[Supplied material — start]
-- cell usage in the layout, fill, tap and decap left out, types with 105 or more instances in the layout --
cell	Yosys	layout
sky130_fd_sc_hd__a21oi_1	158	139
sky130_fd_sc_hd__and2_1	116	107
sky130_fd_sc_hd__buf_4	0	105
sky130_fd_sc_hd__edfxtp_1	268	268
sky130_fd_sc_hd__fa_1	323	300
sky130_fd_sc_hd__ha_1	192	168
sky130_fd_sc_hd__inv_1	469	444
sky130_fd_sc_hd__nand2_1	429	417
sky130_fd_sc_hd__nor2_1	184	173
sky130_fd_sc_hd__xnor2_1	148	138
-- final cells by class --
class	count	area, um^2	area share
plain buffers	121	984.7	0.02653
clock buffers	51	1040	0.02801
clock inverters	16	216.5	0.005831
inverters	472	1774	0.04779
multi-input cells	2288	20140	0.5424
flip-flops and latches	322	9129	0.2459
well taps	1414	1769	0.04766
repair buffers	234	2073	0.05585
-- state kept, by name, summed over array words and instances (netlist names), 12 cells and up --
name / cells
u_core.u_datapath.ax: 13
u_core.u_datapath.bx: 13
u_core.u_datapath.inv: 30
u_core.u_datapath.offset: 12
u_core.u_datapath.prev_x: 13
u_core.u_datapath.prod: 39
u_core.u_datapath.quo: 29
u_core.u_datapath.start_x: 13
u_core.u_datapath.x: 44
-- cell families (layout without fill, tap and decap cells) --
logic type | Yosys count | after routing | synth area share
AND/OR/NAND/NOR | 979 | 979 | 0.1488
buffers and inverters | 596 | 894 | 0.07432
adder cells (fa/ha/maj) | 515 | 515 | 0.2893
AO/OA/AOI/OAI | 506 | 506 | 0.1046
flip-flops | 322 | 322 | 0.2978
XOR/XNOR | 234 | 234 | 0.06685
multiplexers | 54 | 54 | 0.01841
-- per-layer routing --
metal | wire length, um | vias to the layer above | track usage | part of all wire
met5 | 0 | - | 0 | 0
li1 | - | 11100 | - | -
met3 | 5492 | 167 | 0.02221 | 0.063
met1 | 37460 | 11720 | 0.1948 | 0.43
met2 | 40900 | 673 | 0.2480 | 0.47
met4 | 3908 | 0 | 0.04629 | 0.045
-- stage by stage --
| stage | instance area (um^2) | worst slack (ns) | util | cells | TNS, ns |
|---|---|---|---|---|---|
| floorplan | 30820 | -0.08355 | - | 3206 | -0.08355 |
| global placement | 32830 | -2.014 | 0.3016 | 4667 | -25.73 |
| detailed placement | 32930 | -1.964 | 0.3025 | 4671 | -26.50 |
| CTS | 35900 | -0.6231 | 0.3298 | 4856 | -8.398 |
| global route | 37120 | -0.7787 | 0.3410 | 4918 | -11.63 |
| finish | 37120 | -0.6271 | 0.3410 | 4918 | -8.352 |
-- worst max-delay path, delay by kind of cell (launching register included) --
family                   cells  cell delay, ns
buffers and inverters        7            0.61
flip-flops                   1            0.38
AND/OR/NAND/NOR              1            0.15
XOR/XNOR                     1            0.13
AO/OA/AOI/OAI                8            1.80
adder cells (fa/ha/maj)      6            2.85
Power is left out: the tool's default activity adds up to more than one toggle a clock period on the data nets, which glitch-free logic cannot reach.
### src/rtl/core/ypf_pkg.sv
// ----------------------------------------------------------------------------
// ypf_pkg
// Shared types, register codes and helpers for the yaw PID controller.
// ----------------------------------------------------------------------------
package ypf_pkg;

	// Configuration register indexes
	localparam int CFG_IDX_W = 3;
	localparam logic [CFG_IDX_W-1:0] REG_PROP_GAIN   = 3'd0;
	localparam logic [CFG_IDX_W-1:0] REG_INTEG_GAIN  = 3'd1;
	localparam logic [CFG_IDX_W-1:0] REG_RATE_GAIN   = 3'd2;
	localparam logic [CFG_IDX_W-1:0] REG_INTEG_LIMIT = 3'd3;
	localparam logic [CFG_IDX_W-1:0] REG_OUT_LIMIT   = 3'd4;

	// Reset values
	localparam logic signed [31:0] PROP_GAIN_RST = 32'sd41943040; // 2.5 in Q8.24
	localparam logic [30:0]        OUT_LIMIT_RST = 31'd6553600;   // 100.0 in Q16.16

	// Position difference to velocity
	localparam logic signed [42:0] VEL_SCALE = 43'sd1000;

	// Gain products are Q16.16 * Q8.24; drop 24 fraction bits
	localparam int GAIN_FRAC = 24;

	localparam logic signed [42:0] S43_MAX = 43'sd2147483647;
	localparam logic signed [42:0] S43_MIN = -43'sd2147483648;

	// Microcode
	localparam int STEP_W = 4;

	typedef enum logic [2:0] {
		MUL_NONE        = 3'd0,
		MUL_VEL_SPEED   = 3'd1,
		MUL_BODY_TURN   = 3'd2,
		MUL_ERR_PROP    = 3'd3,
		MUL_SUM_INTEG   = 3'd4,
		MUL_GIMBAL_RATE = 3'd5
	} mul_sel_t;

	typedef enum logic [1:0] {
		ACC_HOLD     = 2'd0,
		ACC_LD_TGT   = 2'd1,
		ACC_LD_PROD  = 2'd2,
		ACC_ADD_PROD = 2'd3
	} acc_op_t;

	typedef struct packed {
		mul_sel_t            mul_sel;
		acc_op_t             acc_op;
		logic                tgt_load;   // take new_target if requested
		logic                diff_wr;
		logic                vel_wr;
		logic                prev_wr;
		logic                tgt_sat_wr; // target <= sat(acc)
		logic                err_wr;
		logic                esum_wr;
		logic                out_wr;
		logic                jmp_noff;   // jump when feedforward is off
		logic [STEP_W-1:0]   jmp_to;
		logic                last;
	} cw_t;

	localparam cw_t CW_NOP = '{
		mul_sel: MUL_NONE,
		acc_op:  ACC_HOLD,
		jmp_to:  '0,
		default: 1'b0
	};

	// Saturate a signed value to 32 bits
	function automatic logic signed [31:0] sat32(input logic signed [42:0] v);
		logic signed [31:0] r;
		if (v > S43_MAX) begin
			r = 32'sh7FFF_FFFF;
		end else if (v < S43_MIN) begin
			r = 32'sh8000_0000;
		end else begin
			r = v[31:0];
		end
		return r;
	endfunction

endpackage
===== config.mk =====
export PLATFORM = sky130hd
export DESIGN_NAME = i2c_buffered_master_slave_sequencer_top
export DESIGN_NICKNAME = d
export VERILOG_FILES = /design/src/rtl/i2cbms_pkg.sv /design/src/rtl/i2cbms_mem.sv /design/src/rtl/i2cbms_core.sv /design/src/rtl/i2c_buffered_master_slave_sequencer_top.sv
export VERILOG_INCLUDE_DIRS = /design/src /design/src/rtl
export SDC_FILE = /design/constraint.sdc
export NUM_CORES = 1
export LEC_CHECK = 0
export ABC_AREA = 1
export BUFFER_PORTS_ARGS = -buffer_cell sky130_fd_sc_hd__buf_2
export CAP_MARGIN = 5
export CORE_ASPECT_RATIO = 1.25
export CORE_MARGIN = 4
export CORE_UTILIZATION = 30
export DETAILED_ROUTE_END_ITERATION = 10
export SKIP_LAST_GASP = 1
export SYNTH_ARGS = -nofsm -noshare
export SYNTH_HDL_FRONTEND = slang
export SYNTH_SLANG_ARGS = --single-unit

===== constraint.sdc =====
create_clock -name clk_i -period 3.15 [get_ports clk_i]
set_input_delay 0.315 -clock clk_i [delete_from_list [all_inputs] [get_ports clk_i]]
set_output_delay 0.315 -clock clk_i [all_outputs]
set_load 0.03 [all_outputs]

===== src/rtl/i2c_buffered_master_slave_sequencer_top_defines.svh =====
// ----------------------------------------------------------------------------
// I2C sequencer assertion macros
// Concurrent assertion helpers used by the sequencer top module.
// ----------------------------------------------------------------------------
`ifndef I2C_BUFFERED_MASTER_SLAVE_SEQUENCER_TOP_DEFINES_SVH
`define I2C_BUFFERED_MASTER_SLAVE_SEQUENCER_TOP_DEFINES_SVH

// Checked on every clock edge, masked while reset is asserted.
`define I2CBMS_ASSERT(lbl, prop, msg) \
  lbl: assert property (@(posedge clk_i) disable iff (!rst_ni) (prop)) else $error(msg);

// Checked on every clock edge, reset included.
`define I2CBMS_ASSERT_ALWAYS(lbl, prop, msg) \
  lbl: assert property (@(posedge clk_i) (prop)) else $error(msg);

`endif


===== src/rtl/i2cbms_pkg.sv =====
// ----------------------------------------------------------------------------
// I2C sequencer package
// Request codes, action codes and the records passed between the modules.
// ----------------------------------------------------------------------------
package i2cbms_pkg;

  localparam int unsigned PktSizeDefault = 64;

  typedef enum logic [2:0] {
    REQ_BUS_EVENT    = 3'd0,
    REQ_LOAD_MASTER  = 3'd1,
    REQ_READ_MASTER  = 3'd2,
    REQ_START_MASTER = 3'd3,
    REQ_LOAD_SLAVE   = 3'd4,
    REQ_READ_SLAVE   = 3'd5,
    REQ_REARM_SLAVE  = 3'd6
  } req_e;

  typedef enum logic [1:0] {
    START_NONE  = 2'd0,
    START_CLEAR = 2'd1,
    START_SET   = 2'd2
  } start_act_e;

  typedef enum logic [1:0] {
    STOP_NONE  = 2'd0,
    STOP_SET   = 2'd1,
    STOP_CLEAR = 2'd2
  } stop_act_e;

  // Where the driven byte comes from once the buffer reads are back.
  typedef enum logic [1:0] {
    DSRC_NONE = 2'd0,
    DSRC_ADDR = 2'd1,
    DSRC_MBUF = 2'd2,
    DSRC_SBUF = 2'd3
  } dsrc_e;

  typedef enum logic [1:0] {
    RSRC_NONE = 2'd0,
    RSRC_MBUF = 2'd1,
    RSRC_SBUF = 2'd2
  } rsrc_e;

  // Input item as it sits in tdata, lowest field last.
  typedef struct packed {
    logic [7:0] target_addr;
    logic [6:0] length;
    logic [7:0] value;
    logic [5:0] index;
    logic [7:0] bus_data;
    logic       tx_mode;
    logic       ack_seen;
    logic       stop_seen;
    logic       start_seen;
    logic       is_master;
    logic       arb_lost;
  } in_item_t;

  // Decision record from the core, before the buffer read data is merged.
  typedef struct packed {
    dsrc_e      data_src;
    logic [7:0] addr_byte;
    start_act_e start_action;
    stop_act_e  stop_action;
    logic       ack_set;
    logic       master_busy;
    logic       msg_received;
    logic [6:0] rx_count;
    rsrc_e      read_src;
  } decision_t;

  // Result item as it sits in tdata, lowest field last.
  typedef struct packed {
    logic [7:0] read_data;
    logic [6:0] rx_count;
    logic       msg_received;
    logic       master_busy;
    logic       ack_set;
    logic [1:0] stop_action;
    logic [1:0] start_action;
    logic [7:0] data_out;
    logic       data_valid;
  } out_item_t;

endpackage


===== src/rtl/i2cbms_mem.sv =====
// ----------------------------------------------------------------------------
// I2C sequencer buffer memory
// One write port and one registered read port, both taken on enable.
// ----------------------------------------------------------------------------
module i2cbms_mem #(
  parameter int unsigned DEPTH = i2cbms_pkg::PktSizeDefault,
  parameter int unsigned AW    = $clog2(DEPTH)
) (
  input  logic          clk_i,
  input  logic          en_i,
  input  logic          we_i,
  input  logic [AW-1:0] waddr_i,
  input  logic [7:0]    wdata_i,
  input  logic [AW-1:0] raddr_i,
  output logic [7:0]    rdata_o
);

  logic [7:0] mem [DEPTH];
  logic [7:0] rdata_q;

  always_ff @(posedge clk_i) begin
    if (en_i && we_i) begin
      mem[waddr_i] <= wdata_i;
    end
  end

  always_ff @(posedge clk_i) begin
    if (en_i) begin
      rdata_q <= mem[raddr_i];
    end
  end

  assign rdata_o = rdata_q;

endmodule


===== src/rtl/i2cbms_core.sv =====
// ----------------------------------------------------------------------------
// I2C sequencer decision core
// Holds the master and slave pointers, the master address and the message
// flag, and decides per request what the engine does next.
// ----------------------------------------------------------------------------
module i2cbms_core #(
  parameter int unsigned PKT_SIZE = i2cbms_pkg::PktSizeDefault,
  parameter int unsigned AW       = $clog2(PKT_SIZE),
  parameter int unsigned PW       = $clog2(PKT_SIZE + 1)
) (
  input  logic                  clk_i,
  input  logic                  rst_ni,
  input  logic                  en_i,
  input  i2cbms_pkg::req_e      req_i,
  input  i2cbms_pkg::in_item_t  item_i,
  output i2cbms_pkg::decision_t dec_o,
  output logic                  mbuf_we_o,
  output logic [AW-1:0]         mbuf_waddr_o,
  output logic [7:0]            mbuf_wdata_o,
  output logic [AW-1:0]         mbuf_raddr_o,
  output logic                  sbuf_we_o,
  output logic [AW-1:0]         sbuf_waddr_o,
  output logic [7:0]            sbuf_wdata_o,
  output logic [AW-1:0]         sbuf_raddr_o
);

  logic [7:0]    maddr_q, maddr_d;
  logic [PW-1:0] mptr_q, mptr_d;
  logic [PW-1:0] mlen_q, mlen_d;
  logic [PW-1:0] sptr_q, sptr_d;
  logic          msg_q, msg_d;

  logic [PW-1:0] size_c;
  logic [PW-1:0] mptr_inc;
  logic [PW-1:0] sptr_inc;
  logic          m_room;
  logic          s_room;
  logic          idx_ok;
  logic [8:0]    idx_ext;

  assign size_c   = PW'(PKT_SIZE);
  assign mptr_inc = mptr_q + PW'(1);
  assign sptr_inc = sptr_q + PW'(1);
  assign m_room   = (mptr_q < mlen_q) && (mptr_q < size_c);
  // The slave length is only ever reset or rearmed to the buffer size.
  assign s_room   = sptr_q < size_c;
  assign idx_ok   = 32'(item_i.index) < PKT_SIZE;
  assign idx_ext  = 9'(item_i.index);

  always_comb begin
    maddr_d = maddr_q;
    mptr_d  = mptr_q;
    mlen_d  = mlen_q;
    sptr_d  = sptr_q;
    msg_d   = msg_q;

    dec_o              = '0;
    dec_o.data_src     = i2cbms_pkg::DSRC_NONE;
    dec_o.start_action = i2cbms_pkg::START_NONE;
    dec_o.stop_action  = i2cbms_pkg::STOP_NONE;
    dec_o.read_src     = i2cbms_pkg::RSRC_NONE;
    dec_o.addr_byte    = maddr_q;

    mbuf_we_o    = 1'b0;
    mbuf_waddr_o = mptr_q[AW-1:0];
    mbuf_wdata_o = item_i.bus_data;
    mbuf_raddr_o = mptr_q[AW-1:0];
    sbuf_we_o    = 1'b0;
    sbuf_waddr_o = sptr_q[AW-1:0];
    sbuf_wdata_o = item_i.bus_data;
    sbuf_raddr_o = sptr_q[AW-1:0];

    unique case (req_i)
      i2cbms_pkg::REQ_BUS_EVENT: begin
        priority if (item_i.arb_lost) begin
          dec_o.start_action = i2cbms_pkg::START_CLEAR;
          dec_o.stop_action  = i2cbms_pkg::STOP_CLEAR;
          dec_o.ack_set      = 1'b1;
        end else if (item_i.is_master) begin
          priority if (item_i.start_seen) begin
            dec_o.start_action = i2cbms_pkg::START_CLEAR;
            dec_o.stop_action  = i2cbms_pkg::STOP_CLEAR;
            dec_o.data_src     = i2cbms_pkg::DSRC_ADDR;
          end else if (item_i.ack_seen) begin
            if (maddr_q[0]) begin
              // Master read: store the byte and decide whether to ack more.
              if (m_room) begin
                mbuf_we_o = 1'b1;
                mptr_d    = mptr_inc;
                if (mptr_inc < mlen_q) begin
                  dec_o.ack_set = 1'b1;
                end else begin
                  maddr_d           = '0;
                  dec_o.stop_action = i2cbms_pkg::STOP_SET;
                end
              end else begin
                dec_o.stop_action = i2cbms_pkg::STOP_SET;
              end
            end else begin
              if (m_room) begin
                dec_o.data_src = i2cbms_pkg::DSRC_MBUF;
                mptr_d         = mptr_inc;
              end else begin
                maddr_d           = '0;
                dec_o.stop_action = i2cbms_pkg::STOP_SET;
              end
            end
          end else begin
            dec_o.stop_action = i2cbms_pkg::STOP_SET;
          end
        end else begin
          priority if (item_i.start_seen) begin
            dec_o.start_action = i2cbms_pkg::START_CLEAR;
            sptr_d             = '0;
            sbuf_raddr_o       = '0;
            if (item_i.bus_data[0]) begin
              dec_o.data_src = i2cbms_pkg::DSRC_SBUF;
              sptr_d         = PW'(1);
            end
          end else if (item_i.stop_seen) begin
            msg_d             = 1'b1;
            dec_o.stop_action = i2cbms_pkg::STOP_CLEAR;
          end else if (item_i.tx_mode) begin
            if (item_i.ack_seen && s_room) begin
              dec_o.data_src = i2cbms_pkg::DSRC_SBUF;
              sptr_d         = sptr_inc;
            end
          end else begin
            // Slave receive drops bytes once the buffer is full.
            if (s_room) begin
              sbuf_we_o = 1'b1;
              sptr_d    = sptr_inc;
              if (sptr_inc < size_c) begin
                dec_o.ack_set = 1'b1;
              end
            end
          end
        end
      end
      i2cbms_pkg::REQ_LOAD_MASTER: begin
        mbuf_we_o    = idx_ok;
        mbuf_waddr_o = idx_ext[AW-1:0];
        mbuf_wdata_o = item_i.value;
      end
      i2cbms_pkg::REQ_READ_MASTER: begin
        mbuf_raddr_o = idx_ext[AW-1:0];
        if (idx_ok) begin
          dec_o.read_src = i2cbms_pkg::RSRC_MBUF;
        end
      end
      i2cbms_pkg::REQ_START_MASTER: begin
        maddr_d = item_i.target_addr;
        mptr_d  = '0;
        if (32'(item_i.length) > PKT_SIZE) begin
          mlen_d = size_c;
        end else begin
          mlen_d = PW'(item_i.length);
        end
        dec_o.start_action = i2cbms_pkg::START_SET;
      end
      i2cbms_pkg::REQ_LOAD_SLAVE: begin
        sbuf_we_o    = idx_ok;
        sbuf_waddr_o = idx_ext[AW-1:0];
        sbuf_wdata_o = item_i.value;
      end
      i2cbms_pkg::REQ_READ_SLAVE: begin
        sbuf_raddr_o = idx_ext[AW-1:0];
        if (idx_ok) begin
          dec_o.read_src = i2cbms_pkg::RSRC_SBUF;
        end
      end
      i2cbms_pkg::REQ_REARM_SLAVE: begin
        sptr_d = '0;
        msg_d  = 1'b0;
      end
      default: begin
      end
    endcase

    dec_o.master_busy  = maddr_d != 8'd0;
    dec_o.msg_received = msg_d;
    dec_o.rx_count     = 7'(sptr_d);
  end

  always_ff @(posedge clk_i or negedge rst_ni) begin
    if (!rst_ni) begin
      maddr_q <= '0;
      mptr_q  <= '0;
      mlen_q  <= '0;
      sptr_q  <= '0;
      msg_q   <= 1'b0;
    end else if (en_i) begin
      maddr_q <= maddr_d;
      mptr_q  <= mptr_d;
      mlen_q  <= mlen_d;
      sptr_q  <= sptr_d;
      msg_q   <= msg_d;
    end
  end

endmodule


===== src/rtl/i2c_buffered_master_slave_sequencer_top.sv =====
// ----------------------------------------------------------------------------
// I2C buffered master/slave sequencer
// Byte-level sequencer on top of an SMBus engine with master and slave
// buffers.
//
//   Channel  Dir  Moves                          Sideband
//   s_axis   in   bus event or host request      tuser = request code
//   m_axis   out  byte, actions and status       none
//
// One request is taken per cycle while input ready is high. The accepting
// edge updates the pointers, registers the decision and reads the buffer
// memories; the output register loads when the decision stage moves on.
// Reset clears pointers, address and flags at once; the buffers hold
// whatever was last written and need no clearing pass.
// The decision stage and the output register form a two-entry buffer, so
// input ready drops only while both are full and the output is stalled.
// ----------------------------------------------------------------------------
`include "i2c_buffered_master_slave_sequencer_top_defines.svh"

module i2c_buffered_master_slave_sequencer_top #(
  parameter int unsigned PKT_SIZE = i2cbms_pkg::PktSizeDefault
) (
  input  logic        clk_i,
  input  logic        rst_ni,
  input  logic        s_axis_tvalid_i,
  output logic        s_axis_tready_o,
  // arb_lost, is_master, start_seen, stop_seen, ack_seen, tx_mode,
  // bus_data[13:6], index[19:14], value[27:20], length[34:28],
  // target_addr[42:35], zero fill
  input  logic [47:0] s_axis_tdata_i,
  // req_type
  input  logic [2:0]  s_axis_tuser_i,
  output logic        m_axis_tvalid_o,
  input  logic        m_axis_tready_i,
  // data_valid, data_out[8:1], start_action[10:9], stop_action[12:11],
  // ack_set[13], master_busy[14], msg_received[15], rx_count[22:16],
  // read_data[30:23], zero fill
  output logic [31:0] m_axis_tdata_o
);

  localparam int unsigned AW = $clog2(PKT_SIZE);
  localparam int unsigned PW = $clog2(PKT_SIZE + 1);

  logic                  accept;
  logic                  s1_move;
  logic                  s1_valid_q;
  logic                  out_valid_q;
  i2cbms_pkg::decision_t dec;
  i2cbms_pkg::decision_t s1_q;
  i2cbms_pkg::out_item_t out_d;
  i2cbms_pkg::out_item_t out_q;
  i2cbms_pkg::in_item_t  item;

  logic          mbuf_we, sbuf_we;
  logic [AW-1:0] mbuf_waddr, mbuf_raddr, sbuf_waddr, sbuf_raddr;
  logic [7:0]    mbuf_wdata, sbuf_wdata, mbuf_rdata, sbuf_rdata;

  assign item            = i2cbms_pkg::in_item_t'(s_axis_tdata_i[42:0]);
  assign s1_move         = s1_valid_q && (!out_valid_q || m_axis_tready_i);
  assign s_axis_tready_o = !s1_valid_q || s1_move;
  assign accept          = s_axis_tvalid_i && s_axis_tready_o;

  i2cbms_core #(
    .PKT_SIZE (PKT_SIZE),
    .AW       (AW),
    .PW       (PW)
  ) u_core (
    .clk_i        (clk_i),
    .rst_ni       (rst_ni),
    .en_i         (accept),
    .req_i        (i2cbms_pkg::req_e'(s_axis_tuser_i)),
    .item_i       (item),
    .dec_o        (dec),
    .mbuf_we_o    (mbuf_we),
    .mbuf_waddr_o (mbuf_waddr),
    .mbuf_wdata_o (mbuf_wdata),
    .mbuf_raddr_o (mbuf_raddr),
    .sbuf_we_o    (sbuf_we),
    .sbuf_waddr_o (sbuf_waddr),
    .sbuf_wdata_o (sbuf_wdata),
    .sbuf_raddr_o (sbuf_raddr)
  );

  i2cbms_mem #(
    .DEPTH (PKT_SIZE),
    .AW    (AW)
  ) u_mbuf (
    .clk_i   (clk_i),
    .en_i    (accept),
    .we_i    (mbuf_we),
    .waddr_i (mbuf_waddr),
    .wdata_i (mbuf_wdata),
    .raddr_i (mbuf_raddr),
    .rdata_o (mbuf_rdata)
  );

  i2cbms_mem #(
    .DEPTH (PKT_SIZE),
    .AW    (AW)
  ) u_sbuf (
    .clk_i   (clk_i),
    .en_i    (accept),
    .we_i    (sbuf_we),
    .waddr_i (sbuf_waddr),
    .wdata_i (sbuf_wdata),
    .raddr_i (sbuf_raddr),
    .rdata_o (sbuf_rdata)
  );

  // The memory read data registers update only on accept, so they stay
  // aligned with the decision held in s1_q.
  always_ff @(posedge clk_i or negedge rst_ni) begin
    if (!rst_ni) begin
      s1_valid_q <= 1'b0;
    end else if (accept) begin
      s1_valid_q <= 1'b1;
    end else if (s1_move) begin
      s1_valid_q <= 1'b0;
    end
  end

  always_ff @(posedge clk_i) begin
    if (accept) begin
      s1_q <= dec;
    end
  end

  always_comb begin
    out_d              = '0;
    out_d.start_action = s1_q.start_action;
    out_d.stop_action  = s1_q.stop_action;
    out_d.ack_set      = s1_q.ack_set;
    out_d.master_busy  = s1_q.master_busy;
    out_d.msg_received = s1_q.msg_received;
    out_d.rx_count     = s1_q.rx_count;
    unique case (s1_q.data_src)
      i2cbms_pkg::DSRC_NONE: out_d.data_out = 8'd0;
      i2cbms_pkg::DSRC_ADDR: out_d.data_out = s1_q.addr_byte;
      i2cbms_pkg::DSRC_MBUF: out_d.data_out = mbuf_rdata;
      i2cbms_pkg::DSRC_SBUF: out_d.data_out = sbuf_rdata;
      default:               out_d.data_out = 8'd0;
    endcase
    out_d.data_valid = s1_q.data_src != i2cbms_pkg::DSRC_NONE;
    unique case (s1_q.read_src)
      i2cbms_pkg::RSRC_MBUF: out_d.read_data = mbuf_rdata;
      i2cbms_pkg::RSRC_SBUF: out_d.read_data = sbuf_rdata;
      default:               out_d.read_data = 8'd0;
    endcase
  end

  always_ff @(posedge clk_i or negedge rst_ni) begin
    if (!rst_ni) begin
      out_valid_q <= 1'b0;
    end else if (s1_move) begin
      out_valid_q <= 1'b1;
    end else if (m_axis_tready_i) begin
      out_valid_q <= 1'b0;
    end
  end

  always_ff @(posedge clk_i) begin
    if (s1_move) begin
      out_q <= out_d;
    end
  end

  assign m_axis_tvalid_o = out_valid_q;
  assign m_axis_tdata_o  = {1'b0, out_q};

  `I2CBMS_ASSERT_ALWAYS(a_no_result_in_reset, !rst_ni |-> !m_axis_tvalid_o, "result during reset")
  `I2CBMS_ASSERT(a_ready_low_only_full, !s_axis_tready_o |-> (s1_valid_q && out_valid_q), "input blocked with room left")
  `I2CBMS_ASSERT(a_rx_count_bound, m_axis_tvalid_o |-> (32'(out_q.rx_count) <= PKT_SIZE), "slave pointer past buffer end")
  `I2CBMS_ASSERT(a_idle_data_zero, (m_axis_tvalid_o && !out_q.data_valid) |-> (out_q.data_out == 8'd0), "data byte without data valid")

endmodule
[Supplied material — finish]
- [Exercise requirements] In the records above, find the lines holding "instances". Copy each one.

- [Response box]
-- cell usage in the layout, fill, tap and decap left out, types with 105 or more instances in the layout --
-- state kept, by name, summed over array words and instances (netlist names), 12 cells and up --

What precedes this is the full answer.